Working Magnetic Motor on you tube??

Started by Craigy, January 04, 2008, 04:11:39 PM

Previous topic - Next topic

0 Members and 15 Guests are viewing this topic.

vipond50

Quote from: 0c on January 25, 2008, 03:47:14 PM
Quote from: niente on January 25, 2008, 03:08:48 PM
Here's a simple analysis (by using FEMM) of the torque of the rotor covering 45 degrees of the motion (then it repeats itself because of the symmetry).

When the fulcrum of the rotor and of the stator are connected with a line, and one of the magnets on the rotor is perpendicular to this line, the stator position shows a difference of about 25 degrees in respect of that line (as in the third Alsetalokin video). This fact is included in the simulation (visible here: http://www.metacafe.com/watch/1060658/oc_mpmm_magnetic_simulation/).


The simulation data and graph are included in the attached Excel document, and they show a total positive torque (it should be 0 if there were no self-rotation!).  :o

Sorry for any mistake I did!  ::)
Verry interesting! I wonder if it would be possible to do this with an 18" rotor with all 13 stators in place, using gearwise rotation at the same rotation ratio. And could you post the FEMM/lua scripts as well?
Yes Oc that sim would be interesting to see the net gain of all 13 Stat's or can we assume the 220 ? is multiplied by 13 for the total net.

Best Regards
Bill

MeggerMan

Hi Niente,
Quote from: niente on January 25, 2008, 03:44:13 PM
I would simply say that in this configuration the rotor receives a push from the combined magnetic field of rotor and stator.
Very impressive lua script, very compact and to the point!

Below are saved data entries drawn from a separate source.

<file path="src/rtl/tdm_demux_rx_if.sv">
// Bundle of the TDM receive-side signals: serial sample inputs and the recovered word/status outputs.
// The slave modport faces the receiver, and the master modport faces whoever drives the TDM line.
interface tdm_demux_rx_if #(
    parameter int ERR_W  = 8,
    parameter int FCNT_W = 16
);
    logic              en;
    logic              data_in;
    logic [3:0]        slot;
    logic [3:0]        word;
    logic              word_valid;
    logic              frame_err;
    logic              in_sync;
    logic [ERR_W-1:0]  err_cnt;
    logic [FCNT_W-1:0] frame_cnt;

    modport slave (
        input  en, data_in, slot,
        output word, word_valid, frame_err, in_sync, err_cnt, frame_cnt
    );

    modport master (
        output en, data_in, slot,
        input  word, word_valid, frame_err, in_sync, err_cnt, frame_cnt
    );
endinterface

</file>
<file path="src/rtl/tdm_demux_rx.sv">
// TDM slot demultiplexer: assembles 4 one-hot-strobed serial bits into a word and tracks sync, errors and frames.
// The word is updated at the edge that samples slot[3], so latency is one cycle. There is no backpressure; en low freezes all state.
module tdm_demux_rx #(
    parameter int ERR_W  = 8,
    parameter int FCNT_W = 16
) (
    input  logic          clk,
    input  logic          rst_n,
    tdm_demux_rx_if.slave bus
);
    localparam logic [0:0] HUNT = 1'b0;
    localparam logic [0:0] RECV = 1'b1;

    logic [0:0]        state, state_n;
    logic [1:0]        exp, exp_n;
    logic [3:0]        part, part_n;
    logic [3:0]        word, word_n;
    logic              word_vld, word_vld_n;
    logic              frame_err, frame_err_n;
    logic [ERR_W-1:0]  err_cnt, err_cnt_n;
    logic [FCNT_W-1:0] frame_cnt, frame_cnt_n;

    always_comb begin
        state_n     = state;
        exp_n       = exp;
        part_n      = part;
        word_n      = word;
        word_vld_n  = 1'b0;
        frame_err_n = 1'b0;
        err_cnt_n   = err_cnt;
        frame_cnt_n = frame_cnt;
        if (bus.en) begin
            if (state == HUNT) begin
                if (bus.slot == 4'b0001) begin
                    part_n  = {3'b000, bus.data_in};
                    exp_n   = 2'd1;
                    state_n = RECV;
                end
            end else if (bus.slot == (4'b0001 << exp)) begin
                if (exp == 2'd3) begin
                    word_n      = {bus.data_in, part[2:0]};
                    word_vld_n  = 1'b1;
                    frame_cnt_n = frame_cnt + {{(FCNT_W-1){1'b0}}, 1'b1};
                    exp_n       = 2'd0;
                    part_n      = 4'b0000;
                end else begin
                    part_n[exp] = bus.data_in;
                    exp_n       = exp + 2'd1;
                end
            end else begin
                // A stray slot 0 strobe is taken as the start of a new frame rather than a loss of sync.
                frame_err_n = 1'b1;
                if (err_cnt != {ERR_W{1'b1}})
                    err_cnt_n = err_cnt + {{(ERR_W-1){1'b0}}, 1'b1};
                if (bus.slot == 4'b0001) begin
                    part_n = {3'b000, bus.data_in};
                    exp_n  = 2'd1;
                end else begin
                    state_n = HUNT;
                    exp_n   = 2'd0;
                    part_n  = 4'b0000;
                end
            end
        end
    end

    always_ff @(posedge clk or negedge rst_n) begin
        if (!rst_n) begin
            state     <= HUNT;
            exp       <= 2'd0;
            part      <= 4'b0000;
            word      <= 4'b0000;
            word_vld  <= 1'b0;
            frame_err <= 1'b0;
            err_cnt   <= '0;
            frame_cnt <= '0;
        end else begin
            state     <= state_n;
            exp       <= exp_n;
            part      <= part_n;
            word      <= word_n;
            word_vld  <= word_vld_n;
            frame_err <= frame_err_n;
            err_cnt   <= err_cnt_n;
            frame_cnt <= frame_cnt_n;
        end
    end

    assign bus.word       = word;
    assign bus.word_valid = word_vld;
    assign bus.frame_err  = frame_err;
    assign bus.in_sync    = (state == RECV);
    assign bus.err_cnt    = err_cnt;
    assign bus.frame_cnt  = frame_cnt;
endmodule

</file>
<file path="src/flat_wrapper.sv">
// flat-port wrapper written by rule: the top's interface ports become plain ports
module tdm_demux_rx_flat 
#(
    parameter int ERR_W  = 8,
    parameter int FCNT_W = 16
)
  (clk, rst_n, bus_en, bus_data_in, bus_slot, bus_word, bus_word_valid, bus_frame_err, bus_in_sync, bus_err_cnt, bus_frame_cnt);
  tdm_demux_rx_if #(.ERR_W(ERR_W), .FCNT_W(FCNT_W)) bus_i ();
  input  logic clk;
  input  logic rst_n;
  input wire logic [$bits(bus_i.en)-1:0] bus_en;
  input wire logic [$bits(bus_i.data_in)-1:0] bus_data_in;
  input wire logic [$bits(bus_i.slot)-1:0] bus_slot;
  output wire logic [$bits(bus_i.word)-1:0] bus_word;
  output wire logic [$bits(bus_i.word_valid)-1:0] bus_word_valid;
  output wire logic [$bits(bus_i.frame_err)-1:0] bus_frame_err;
  output wire logic [$bits(bus_i.in_sync)-1:0] bus_in_sync;
  output wire logic [$bits(bus_i.err_cnt)-1:0] bus_err_cnt;
  output wire logic [$bits(bus_i.frame_cnt)-1:0] bus_frame_cnt;
  assign bus_i.en = bus_en;
  assign bus_i.data_in = bus_data_in;
  assign bus_i.slot = bus_slot;
  assign bus_word = bus_i.word;
  assign bus_word_valid = bus_i.word_valid;
  assign bus_frame_err = bus_i.frame_err;
  assign bus_in_sync = bus_i.in_sync;
  assign bus_err_cnt = bus_i.err_cnt;
  assign bus_frame_cnt = bus_i.frame_cnt;
  tdm_demux_rx #(.ERR_W(ERR_W), .FCNT_W(FCNT_W)) u_core (.clk(clk), .rst_n(rst_n), .bus(bus_i));
endmodule
</file>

So group 1 (rotor) is rotated 45 Deg. and group 2 (stator) is rotated 180 Deg., the stator is rotated about the point x=105, y=0.
My laptop takes 4minutes 17 secs for 10 steps so 450 will take about 3 hrs 13 mins.
The total extra torque is 222 but this is the gain from 450 steps, so the average gain is about 0.5N per step - I presume the unit is Newtons?
I think I am right in saying that 0.5N is the equivalent hanging 25gram weight on a piece of string pulling on the circumference of the rotor and the same for the stator?
So the torque on the stator is very small compared to the rotor because of its relatively small diameter, therefore the bearings on the stator are so very very important.

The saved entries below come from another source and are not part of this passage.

### config.mk
export PLATFORM = sky130hd
export DESIGN_NAME = collision_game_state_ctrl_flat
export DESIGN_NICKNAME = d
export VERILOG_FILES = /design/src/rtl/collision_game_state_ctrl_pkg.sv /design/src/rtl/collision_game_state_ctrl_if.sv /design/src/rtl/collision_game_state_ctrl_overlap_persist_filter.sv /design/src/rtl/collision_game_state_ctrl.sv /design/src/flat_wrapper.sv
export SDC_FILE = /design/constraint.sdc
export NUM_CORES = 1
export LEC_CHECK = 0
export ABC_AREA = 1
export CORE_ASPECT_RATIO = 1.2
export CORE_UTILIZATION = 50
export CTS_CLUSTER_DIAMETER = 40
export DETAILED_ROUTE_END_ITERATION = 12
export DONT_BUFFER_PORTS = 1
export PLACE_DENSITY = 0.69
export REMOVE_ABC_BUFFERS = 1
export SYNTH_ARGS = -nofsm -noshare
export SYNTH_HDL_FRONTEND = slang
export SYNTH_SLANG_ARGS = --single-unit
### constraint.sdc
create_clock -name CLK -period 3.7 [get_ports CLK]
set_input_delay 0.74 -clock CLK [delete_from_list [all_inputs] [get_ports CLK]]
set_output_delay 0.74 -clock CLK [all_outputs]
set_load 0.02 [all_outputs]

The depth of simulation is 1 inch, which is a bit deep, maybe we should re-run with a depth of say 0.25 to  0.35 inches(to allow for the deeper stator magnet) and see what the total comes out as.
Also the scale is a bit odd, the rotor is massive 6.5 feet in diameter and the stator ring is 10" across (broken fingers, ribs, legs spring to mind), which may explain the peak torque of 1000N (100Kg push/pull).

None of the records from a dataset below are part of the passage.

File: src/rtl/spi_sram_target.sv
// SPI mode-0 target bridging a serial read/write command stream to a byte-wide SRAM port.
// All SPI inputs are resynchronised into clk; spi_clk must stay high/low for >= SCK_MIN_HALF clk.
module spi_sram_target #(
    parameter int unsigned ADDR_BITS    = 16,
    parameter int unsigned SCK_MIN_HALF = 4
) (
    input  logic                 clk,
    input  logic                 rst_n,
    input  logic                 spi_clk,
    input  logic                 spi_select,
    input  logic                 spi_mosi,
    output logic                 spi_miso,
    output logic [ADDR_BITS-1:0] mem_addr,
    output logic                 mem_re,
    input  logic [7:0]           mem_rdata,
    output logic                 mem_we,
    output logic [7:0]           mem_wdata,
    output logic                 active
);

    localparam int unsigned RX_W  = (ADDR_BITS > 8) ? ADDR_BITS : 8;
    localparam int unsigned CNT_W = $clog2(RX_W);
    localparam logic [7:0]  CMD_READ  = 8'h03;
    localparam logic [7:0]  CMD_WRITE = 8'h02;

    // Read data lands 2 clk after the rise is seen; the following fall must come later.
    if (SCK_MIN_HALF < 3) begin : g_cfg_check
        $error("spi_sram_target: SCK_MIN_HALF must be at least 3");
    end

    typedef enum logic [2:0] {IDLE, CMD, ADDR, READ, WRITE, IGNORE} state_t;

    state_t               state, state_nxt;
    logic                 sck_s1, sck_s2, sck_q;
    logic                 sel_s1, sel_s2, sel_q;
    logic                 mosi_s1, mosi_s2;
    logic [CNT_W-1:0]     cnt, cnt_nxt;
    logic [RX_W-2:0]      rx, rx_nxt;
    logic [RX_W-1:0]      rx_shift;
    logic                 wr_intent, wr_intent_nxt;
    logic [7:0]           tx, tx_nxt;
    logic [7:0]           tx_buf, tx_buf_nxt;
    logic                 boundary, boundary_nxt;
    logic                 rd_pend;
    logic [ADDR_BITS-1:0] addr_nxt;
    logic                 miso_nxt, re_nxt, we_nxt;
    logic [7:0]           wdata_nxt;
    logic                 sck_rise, sck_fall, sel_fall;

    assign sck_rise = sck_s2 & ~sck_q;
    assign sck_fall = ~sck_s2 & sck_q;
    assign sel_fall = ~sel_s2 & sel_q;
    assign rx_shift = {rx, mosi_s2};

    // Select resets low, so a frame already running at reset release never shows a fall.
    always_ff @(posedge clk or negedge rst_n) begin
        if (!rst_n) begin
            sck_s1  <= 1'b0;
            sck_s2  <= 1'b0;
            sck_q   <= 1'b0;
            sel_s1  <= 1'b0;
            sel_s2  <= 1'b0;
            sel_q   <= 1'b0;
            mosi_s1 <= 1'b0;
            mosi_s2 <= 1'b0;
        end else begin
            sck_s1  <= spi_clk;
            sck_s2  <= sck_s1;
            sck_q   <= sck_s2;
            sel_s1  <= spi_select;
            sel_s2  <= sel_s1;
            sel_q   <= sel_s2;
            mosi_s1 <= spi_mosi;
            mosi_s2 <= mosi_s1;
        end
    end

    always_ff @(posedge clk or negedge rst_n) begin
        if (!rst_n) begin
            state     <= IDLE;
            cnt       <= '0;
            rx        <= '0;
            wr_intent <= 1'b0;
            tx        <= '0;
            tx_buf    <= '0;
            boundary  <= 1'b0;
            rd_pend   <= 1'b0;
            spi_miso  <= 1'b0;
            mem_addr  <= '0;
            mem_re    <= 1'b0;
            mem_we    <= 1'b0;
            mem_wdata <= '0;
            active    <= 1'b0;
        end else begin
            state     <= state_nxt;
            cnt       <= cnt_nxt;
            rx        <= rx_nxt;
            wr_intent <= wr_intent_nxt;
            tx        <= tx_nxt;
            tx_buf    <= tx_buf_nxt;
            boundary  <= boundary_nxt;
            rd_pend   <= mem_re;
            spi_miso  <= miso_nxt;
            mem_addr  <= addr_nxt;
            mem_re    <= re_nxt;
            mem_we    <= we_nxt;
            mem_wdata <= wdata_nxt;
            active    <= (state_nxt != IDLE);
        end
    end

    always_comb begin
        state_nxt     = state;
        cnt_nxt       = cnt;
        rx_nxt        = rx;
        wr_intent_nxt = wr_intent;
        tx_nxt        = tx;
        tx_buf_nxt    = tx_buf;
        boundary_nxt  = boundary;
        miso_nxt      = spi_miso;
        addr_nxt      = mem_addr;
        re_nxt        = 1'b0;
        we_nxt        = 1'b0;
        wdata_nxt     = mem_wdata;

        if (rd_pend) tx_buf_nxt = mem_rdata;
        // Address advances the cycle after a write strobe so the strobe sees the old address.
        if (mem_we) addr_nxt = mem_addr + ADDR_BITS'(1);

        if (state != IDLE && sel_s2) begin
            state_nxt    = IDLE;
            cnt_nxt      = '0;
            boundary_nxt = 1'b0;
            miso_nxt     = 1'b0;
        end else begin
            case (state)
                IDLE: begin
                    if (sel_fall) begin
                        state_nxt = CMD;
                        cnt_nxt   = '0;
                    end
                end
                CMD: begin
                    if (sck_rise) begin
                        rx_nxt  = rx_shift[RX_W-2:0];
                        cnt_nxt = cnt + CNT_W'(1);
                        if (cnt == CNT_W'(7)) begin
                            cnt_nxt = '0;
                            if (rx_shift[7:0] == CMD_READ) begin
                                state_nxt     = ADDR;
                                wr_intent_nxt = 1'b0;
                            end else if (rx_shift[7:0] == CMD_WRITE) begin
                                state_nxt     = ADDR;
                                wr_intent_nxt = 1'b1;
                            end else begin
                                state_nxt = IGNORE;
                            end
                        end
                    end
                end
                ADDR: begin
                    if (sck_rise) begin
                        rx_nxt  = rx_shift[RX_W-2:0];
                        cnt_nxt = cnt + CNT_W'(1);
                        if (cnt == CNT_W'(ADDR_BITS - 1)) begin
                            cnt_nxt  = '0;
                            addr_nxt = ADDR_BITS'(rx_shift);
                            if (wr_intent) begin
                                state_nxt = WRITE;
                            end else begin
                                state_nxt    = READ;
                                re_nxt       = 1'b1;
                                boundary_nxt = 1'b1;
                            end
                        end
                    end
                end
                READ: begin
                    // Prefetch on the 8th rise; tx_buf is swapped in at the following fall.
                    if (sck_rise) begin
                        cnt_nxt = cnt + CNT_W'(1);
                        if (cnt == CNT_W'(7)) begin
                            cnt_nxt      = '0;
                            addr_nxt     = mem_addr + ADDR_BITS'(1);
                            re_nxt       = 1'b1;
                            boundary_nxt = 1'b1;
                        end
                    end else if (sck_fall) begin
                        if (boundary) begin
                            miso_nxt     = tx_buf[7];
                            tx_nxt       = {tx_buf[6:0], 1'b0};
                            boundary_nxt = 1'b0;
                        end else begin
                            miso_nxt = tx[7];
                            tx_nxt   = {tx[6:0], 1'b0};
                        end
                    end
                end
                WRITE: begin
                    if (sck_rise) begin
                        rx_nxt  = rx_shift[RX_W-2:0];
                        cnt_nxt = cnt + CNT_W'(1);
                        if (cnt == CNT_W'(7)) begin
                            cnt_nxt   = '0;
                            we_nxt    = 1'b1;
                            wdata_nxt = rx_shift[7:0];
                        end
                    end
                end
                IGNORE: begin
                    state_nxt = IGNORE;
                end
                default: begin
                    state_nxt = IDLE;
                end
            endcase
        end
    end

endmodule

[edit] Just started a re-run in mm instead of inches, seems about right size wise, but the torque is 1400 times less, so that 222 becomes 0.16 and that gives an average gain on each step of 0.00035 N, so thats 0.035 of a gram push/pull on the rotor/stator. Have you tried different start angles for the stator?
Maybe we can push the gain up a bit.[/edit]

Regards
Rob



evil-doer

Quote from: niente on January 25, 2008, 03:08:48 PM
Here's a simple analysis (by using FEMM) of the torque of the rotor covering 45 degrees of the motion (then it repeats itself because of the symmetry).

the first and last frames do not match up at all. the waves are completely different. could you make one that does 90 degrees for a full rotation of the stator?

MeggerMan

Quote from: evil-doer on January 25, 2008, 05:03:59 PM
Quote from: niente on January 25, 2008, 03:08:48 PM
Here's a simple analysis (by using FEMM) of the torque of the rotor covering 45 degrees of the motion (then it repeats itself because of the symmetry).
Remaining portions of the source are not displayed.